RECORD EXTRACTS
○ ○ ○ ○
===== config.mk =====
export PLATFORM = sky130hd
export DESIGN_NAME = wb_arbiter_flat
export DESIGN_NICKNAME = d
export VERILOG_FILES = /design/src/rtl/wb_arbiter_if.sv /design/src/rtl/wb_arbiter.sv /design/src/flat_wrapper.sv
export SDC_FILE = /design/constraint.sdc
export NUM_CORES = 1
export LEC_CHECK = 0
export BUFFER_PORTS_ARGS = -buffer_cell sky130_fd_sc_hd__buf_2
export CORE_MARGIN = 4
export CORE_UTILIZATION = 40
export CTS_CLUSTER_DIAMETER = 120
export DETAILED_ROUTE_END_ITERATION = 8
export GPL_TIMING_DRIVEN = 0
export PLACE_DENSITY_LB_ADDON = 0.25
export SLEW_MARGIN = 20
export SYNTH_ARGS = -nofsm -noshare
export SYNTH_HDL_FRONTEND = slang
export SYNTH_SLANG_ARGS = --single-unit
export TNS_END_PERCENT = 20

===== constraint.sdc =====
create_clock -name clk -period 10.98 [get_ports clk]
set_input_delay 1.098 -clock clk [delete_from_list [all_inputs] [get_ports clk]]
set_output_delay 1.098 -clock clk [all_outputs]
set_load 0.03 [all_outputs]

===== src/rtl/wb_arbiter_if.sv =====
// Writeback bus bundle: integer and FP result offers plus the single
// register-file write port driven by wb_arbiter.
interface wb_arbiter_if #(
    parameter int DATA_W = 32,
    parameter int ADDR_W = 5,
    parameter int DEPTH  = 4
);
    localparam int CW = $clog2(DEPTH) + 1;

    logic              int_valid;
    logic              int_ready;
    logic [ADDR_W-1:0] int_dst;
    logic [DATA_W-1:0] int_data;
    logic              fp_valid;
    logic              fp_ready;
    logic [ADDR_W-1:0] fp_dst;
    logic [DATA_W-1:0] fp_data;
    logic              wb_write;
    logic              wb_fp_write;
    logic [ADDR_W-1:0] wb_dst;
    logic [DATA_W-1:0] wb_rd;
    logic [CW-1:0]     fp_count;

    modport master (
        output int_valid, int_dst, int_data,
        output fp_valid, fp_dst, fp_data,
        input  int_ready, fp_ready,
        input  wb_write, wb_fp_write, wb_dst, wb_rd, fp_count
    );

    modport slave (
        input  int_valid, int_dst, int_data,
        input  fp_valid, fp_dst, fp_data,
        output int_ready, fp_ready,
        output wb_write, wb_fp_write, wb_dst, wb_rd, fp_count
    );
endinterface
○ ○ ○ ○
Would you set down every entry again, exactly?

SOLUTION FOR THIS EXERCISE
===== config.mk =====
export PLATFORM = sky130hd
export DESIGN_NAME = wb_arbiter_flat
export DESIGN_NICKNAME = d
export VERILOG_FILES = /design/src/rtl/wb_arbiter_if.sv /design/src/rtl/wb_arbiter.sv /design/src/flat_wrapper.sv
export SDC_FILE = /design/constraint.sdc
export NUM_CORES = 1
export LEC_CHECK = 0
export BUFFER_PORTS_ARGS = -buffer_cell sky130_fd_sc_hd__buf_2
export CORE_MARGIN = 4
export CORE_UTILIZATION = 40
export CTS_CLUSTER_DIAMETER = 120
export DETAILED_ROUTE_END_ITERATION = 8
export GPL_TIMING_DRIVEN = 0
export PLACE_DENSITY_LB_ADDON = 0.25
export SLEW_MARGIN = 20
export SYNTH_ARGS = -nofsm -noshare
export SYNTH_HDL_FRONTEND = slang
export SYNTH_SLANG_ARGS = --single-unit
export TNS_END_PERCENT = 20

===== constraint.sdc =====
create_clock -name clk -period 10.98 [get_ports clk]
set_input_delay 1.098 -clock clk [delete_from_list [all_inputs] [get_ports clk]]
set_output_delay 1.098 -clock clk [all_outputs]
set_load 0.03 [all_outputs]

===== src/rtl/wb_arbiter_if.sv =====
// Writeback bus bundle: integer and FP result offers plus the single
// register-file write port driven by wb_arbiter.
interface wb_arbiter_if #(
    parameter int DATA_W = 32,
    parameter int ADDR_W = 5,
    parameter int DEPTH  = 4
);
    localparam int CW = $clog2(DEPTH) + 1;

    logic              int_valid;
    logic              int_ready;
    logic [ADDR_W-1:0] int_dst;
    logic [DATA_W-1:0] int_data;
    logic              fp_valid;
    logic              fp_ready;
    logic [ADDR_W-1:0] fp_dst;
    logic [DATA_W-1:0] fp_data;
    logic              wb_write;
    logic              wb_fp_write;
    logic [ADDR_W-1:0] wb_dst;
    logic [DATA_W-1:0] wb_rd;
    logic [CW-1:0]     fp_count;

    modport master (
        output int_valid, int_dst, int_data,
        output fp_valid, fp_dst, fp_data,
        input  int_ready, fp_ready,
        input  wb_write, wb_fp_write, wb_dst, wb_rd, fp_count
    );

    modport slave (
        input  int_valid, int_dst, int_data,
        input  fp_valid, fp_dst, fp_data,
        output int_ready, fp_ready,
        output wb_write, wb_fp_write, wb_dst, wb_rd, fp_count
    );
endinterface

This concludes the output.